◆ **What is required**: Starting at the line below holding "export IMPL_syn_num_nets=478" and stopping at the line holding "export IMPL_final_number_of_max_transition_violations=0", print every line exactly, both ends included, and leave the rest out.

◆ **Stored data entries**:
Segment Open
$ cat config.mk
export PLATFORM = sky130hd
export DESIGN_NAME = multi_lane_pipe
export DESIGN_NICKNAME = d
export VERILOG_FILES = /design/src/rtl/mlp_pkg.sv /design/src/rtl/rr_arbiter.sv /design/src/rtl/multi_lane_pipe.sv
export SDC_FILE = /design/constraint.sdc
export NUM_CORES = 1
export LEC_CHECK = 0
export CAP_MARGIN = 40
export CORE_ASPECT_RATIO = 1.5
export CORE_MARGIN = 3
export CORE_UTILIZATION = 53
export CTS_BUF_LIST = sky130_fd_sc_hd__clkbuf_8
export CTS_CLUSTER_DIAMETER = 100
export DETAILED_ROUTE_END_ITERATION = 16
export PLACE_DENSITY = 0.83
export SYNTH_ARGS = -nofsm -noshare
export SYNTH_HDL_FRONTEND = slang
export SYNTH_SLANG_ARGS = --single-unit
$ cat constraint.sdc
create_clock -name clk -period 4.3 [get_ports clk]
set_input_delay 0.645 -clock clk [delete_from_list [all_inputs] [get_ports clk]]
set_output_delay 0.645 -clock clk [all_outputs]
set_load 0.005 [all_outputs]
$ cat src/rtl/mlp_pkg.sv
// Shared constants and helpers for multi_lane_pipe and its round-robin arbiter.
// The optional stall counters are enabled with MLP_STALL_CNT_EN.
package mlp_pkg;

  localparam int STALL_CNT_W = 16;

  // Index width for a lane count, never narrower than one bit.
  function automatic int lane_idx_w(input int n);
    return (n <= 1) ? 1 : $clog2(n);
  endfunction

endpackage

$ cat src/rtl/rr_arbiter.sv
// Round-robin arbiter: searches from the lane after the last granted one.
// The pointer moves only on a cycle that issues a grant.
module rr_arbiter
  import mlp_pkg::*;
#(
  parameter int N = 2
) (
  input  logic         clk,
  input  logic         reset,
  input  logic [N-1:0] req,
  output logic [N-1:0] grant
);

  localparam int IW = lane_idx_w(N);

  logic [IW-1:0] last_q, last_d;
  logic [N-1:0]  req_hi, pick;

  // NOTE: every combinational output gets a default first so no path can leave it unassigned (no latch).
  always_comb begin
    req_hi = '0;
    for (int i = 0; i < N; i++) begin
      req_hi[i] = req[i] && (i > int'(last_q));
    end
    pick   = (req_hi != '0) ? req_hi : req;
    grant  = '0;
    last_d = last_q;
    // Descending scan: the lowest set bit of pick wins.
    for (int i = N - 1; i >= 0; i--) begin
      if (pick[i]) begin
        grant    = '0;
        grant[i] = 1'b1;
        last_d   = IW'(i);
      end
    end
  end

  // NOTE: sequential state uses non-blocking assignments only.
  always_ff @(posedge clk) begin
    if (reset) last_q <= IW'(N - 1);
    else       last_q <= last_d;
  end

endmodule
Segment Closed
Segment Open
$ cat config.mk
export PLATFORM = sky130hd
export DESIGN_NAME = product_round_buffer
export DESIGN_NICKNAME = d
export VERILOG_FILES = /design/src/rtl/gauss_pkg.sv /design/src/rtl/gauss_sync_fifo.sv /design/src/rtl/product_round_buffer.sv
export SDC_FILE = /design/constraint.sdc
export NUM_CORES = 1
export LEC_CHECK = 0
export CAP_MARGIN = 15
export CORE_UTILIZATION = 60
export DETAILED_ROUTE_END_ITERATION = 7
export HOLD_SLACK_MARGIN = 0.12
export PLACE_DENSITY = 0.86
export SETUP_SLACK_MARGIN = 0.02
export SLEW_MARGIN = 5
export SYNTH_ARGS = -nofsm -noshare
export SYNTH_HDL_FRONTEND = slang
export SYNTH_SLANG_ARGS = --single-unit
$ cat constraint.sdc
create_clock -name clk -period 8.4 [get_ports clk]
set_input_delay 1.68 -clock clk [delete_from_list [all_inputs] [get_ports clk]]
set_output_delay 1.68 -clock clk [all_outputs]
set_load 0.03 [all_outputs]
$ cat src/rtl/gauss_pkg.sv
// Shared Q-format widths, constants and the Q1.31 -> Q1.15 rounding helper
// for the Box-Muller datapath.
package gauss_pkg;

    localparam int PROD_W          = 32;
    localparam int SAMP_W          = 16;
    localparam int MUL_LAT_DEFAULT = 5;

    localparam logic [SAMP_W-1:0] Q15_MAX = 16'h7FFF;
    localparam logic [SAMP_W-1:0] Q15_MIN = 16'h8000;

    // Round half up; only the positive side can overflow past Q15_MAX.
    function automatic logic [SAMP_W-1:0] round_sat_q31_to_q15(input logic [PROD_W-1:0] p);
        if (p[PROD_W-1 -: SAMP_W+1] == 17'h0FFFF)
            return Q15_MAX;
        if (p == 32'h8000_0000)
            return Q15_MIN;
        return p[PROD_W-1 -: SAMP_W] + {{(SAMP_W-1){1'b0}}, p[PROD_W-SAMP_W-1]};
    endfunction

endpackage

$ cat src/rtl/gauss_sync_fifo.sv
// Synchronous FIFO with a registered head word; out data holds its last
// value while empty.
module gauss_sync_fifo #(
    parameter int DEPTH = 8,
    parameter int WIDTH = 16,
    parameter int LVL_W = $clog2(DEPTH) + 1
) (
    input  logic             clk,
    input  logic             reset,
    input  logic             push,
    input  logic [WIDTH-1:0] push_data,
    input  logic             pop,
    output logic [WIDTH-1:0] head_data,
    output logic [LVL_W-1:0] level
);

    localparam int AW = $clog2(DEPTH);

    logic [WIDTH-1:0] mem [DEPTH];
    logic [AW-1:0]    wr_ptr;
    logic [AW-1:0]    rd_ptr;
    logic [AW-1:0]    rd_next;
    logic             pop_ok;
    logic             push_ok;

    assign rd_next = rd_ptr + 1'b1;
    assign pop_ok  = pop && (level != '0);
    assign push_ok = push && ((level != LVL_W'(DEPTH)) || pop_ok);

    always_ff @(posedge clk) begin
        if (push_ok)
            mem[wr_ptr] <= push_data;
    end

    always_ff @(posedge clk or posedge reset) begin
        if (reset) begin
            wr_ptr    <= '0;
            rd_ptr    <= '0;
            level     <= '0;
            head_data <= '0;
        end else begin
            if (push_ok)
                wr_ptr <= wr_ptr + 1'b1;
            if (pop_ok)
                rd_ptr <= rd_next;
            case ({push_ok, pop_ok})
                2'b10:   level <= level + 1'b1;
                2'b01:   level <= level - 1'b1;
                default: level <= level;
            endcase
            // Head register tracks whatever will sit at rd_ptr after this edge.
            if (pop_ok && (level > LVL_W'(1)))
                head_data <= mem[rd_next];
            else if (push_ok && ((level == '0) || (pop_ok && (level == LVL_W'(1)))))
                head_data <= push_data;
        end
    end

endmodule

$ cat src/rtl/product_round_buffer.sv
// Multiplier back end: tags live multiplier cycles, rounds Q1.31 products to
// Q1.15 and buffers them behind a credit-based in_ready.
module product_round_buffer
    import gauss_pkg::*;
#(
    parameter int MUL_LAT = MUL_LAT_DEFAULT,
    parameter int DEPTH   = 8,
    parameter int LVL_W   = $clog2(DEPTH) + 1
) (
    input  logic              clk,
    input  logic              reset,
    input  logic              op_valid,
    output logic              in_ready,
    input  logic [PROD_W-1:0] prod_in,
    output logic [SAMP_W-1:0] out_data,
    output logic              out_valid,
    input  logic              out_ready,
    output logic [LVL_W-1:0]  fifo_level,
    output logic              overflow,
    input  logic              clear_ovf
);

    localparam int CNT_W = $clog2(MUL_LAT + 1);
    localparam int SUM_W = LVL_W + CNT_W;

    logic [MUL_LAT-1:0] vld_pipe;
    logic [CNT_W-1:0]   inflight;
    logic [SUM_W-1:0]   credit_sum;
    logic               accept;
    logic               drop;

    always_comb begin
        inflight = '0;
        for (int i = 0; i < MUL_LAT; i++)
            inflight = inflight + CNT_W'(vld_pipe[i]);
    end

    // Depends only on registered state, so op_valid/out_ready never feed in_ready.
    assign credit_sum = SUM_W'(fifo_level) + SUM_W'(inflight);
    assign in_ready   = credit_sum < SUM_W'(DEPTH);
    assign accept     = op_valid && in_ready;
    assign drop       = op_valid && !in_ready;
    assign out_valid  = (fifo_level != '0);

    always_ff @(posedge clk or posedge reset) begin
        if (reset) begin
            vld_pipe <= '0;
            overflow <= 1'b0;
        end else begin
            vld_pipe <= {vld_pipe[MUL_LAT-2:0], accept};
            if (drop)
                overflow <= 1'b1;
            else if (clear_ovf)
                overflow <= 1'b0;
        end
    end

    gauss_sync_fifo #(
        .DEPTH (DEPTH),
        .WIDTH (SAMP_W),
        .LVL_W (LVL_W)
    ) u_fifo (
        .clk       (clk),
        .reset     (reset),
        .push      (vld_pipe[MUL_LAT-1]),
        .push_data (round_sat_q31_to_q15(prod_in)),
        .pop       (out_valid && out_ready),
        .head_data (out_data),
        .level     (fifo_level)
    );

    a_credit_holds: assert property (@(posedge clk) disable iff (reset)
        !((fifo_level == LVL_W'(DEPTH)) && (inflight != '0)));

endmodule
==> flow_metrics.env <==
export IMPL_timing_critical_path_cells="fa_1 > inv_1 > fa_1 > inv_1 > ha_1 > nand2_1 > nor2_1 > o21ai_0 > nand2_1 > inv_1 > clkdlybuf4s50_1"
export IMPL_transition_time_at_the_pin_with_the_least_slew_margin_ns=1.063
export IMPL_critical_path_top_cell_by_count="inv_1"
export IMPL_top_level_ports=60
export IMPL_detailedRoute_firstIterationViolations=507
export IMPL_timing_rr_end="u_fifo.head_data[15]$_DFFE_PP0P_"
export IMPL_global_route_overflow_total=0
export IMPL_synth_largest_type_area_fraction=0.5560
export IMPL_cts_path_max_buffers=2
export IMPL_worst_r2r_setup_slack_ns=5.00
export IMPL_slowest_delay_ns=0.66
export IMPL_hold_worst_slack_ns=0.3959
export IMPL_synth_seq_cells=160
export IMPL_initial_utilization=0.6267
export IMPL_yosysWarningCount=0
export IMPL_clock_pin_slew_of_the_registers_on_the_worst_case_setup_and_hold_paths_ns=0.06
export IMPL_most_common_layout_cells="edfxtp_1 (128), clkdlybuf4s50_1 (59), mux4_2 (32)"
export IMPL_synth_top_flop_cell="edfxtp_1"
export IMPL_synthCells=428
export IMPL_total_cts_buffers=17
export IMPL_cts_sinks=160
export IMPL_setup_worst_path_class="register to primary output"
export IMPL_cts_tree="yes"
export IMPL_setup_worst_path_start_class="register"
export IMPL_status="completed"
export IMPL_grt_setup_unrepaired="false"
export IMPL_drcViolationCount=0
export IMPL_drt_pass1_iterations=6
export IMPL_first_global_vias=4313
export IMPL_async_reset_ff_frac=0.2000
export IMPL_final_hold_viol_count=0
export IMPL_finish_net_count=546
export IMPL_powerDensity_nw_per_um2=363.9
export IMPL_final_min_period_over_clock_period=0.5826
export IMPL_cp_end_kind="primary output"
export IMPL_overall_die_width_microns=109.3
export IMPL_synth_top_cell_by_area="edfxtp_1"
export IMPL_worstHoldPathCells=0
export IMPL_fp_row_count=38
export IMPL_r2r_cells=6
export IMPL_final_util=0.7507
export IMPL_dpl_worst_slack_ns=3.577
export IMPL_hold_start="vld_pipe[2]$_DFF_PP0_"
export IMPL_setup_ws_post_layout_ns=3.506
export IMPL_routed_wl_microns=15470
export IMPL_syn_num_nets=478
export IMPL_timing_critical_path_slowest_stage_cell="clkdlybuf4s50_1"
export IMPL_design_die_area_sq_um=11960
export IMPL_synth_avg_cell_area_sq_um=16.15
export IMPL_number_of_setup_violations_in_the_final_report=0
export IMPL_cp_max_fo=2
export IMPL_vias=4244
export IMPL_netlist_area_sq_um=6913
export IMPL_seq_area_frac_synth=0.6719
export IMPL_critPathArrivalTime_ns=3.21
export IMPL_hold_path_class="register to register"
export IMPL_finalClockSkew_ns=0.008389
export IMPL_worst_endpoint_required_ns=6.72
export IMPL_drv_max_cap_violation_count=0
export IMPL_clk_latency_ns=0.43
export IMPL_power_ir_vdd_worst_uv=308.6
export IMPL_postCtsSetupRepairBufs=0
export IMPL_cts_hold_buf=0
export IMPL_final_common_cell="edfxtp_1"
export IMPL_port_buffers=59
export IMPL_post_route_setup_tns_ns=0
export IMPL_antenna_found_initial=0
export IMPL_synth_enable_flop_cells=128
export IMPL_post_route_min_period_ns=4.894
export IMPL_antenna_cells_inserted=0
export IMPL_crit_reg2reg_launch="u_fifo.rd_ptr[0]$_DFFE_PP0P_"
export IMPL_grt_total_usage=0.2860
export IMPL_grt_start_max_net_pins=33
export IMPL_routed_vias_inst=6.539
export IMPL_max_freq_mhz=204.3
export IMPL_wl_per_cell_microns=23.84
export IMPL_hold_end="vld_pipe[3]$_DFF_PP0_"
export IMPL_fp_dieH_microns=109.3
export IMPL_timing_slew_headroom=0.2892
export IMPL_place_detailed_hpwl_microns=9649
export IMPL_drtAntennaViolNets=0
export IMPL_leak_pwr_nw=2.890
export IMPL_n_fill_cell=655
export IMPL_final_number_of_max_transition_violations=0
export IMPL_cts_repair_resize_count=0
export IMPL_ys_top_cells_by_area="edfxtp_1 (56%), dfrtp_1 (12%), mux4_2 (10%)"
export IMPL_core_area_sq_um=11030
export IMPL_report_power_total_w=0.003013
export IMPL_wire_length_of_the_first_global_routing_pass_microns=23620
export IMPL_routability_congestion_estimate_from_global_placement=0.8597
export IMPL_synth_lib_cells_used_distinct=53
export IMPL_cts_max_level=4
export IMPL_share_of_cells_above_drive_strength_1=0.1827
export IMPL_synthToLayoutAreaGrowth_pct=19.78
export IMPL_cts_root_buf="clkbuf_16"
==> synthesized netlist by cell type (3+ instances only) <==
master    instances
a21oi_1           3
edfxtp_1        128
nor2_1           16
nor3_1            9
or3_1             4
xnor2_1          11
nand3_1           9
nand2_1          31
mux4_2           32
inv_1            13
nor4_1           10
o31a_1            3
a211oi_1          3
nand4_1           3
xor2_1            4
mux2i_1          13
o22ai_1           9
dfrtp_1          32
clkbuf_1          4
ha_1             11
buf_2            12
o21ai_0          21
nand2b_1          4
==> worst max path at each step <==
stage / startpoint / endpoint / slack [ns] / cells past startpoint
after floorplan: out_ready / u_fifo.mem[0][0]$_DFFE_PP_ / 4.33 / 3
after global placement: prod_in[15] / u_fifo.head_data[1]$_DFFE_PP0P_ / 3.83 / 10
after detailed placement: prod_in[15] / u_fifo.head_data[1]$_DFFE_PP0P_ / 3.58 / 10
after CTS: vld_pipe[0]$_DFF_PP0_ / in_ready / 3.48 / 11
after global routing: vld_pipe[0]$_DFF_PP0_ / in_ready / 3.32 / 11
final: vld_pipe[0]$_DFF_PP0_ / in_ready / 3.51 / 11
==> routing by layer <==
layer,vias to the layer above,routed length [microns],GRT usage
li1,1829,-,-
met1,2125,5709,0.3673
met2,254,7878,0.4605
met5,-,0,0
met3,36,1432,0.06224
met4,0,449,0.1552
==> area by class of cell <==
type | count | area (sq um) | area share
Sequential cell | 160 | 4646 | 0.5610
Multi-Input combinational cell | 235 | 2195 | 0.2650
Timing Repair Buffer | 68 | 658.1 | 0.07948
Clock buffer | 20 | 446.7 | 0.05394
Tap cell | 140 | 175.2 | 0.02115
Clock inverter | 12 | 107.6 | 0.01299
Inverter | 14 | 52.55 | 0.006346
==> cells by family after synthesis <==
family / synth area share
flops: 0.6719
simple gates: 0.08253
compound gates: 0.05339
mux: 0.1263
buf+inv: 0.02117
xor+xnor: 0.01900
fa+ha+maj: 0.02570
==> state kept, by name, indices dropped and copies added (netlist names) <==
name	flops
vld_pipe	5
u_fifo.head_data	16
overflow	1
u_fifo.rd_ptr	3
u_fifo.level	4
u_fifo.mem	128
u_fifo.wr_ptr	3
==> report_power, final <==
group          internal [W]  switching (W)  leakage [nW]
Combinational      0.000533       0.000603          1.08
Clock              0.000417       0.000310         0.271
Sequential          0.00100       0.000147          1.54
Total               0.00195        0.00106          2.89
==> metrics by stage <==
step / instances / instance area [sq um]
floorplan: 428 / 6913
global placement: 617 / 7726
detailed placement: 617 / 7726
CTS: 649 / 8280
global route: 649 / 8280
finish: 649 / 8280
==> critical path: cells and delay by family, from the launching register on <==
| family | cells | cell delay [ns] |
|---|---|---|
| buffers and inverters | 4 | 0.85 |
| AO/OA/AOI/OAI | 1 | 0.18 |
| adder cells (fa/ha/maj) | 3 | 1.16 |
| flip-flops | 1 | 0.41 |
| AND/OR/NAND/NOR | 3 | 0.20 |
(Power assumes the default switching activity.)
Segment Closed
◆ **Exercise solution**:
export IMPL_syn_num_nets=478
export IMPL_timing_critical_path_slowest_stage_cell="clkdlybuf4s50_1"
export IMPL_design_die_area_sq_um=11960
export IMPL_synth_avg_cell_area_sq_um=16.15
export IMPL_number_of_setup_violations_in_the_final_report=0
export IMPL_cp_max_fo=2
export IMPL_vias=4244
export IMPL_netlist_area_sq_um=6913
export IMPL_seq_area_frac_synth=0.6719
export IMPL_critPathArrivalTime_ns=3.21
export IMPL_hold_path_class="register to register"
export IMPL_finalClockSkew_ns=0.008389
export IMPL_worst_endpoint_required_ns=6.72
export IMPL_drv_max_cap_violation_count=0
export IMPL_clk_latency_ns=0.43
export IMPL_power_ir_vdd_worst_uv=308.6
export IMPL_postCtsSetupRepairBufs=0
export IMPL_cts_hold_buf=0
export IMPL_final_common_cell="edfxtp_1"
export IMPL_port_buffers=59
export IMPL_post_route_setup_tns_ns=0
export IMPL_antenna_found_initial=0
export IMPL_synth_enable_flop_cells=128
export IMPL_post_route_min_period_ns=4.894
export IMPL_antenna_cells_inserted=0
export IMPL_crit_reg2reg_launch="u_fifo.rd_ptr[0]$_DFFE_PP0P_"
export IMPL_grt_total_usage=0.2860
export IMPL_grt_start_max_net_pins=33
export IMPL_routed_vias_inst=6.539
export IMPL_max_freq_mhz=204.3
export IMPL_wl_per_cell_microns=23.84
export IMPL_hold_end="vld_pipe[3]$_DFF_PP0_"
export IMPL_fp_dieH_microns=109.3
export IMPL_timing_slew_headroom=0.2892
export IMPL_place_detailed_hpwl_microns=9649
export IMPL_drtAntennaViolNets=0
export IMPL_leak_pwr_nw=2.890
export IMPL_n_fill_cell=655
export IMPL_final_number_of_max_transition_violations=0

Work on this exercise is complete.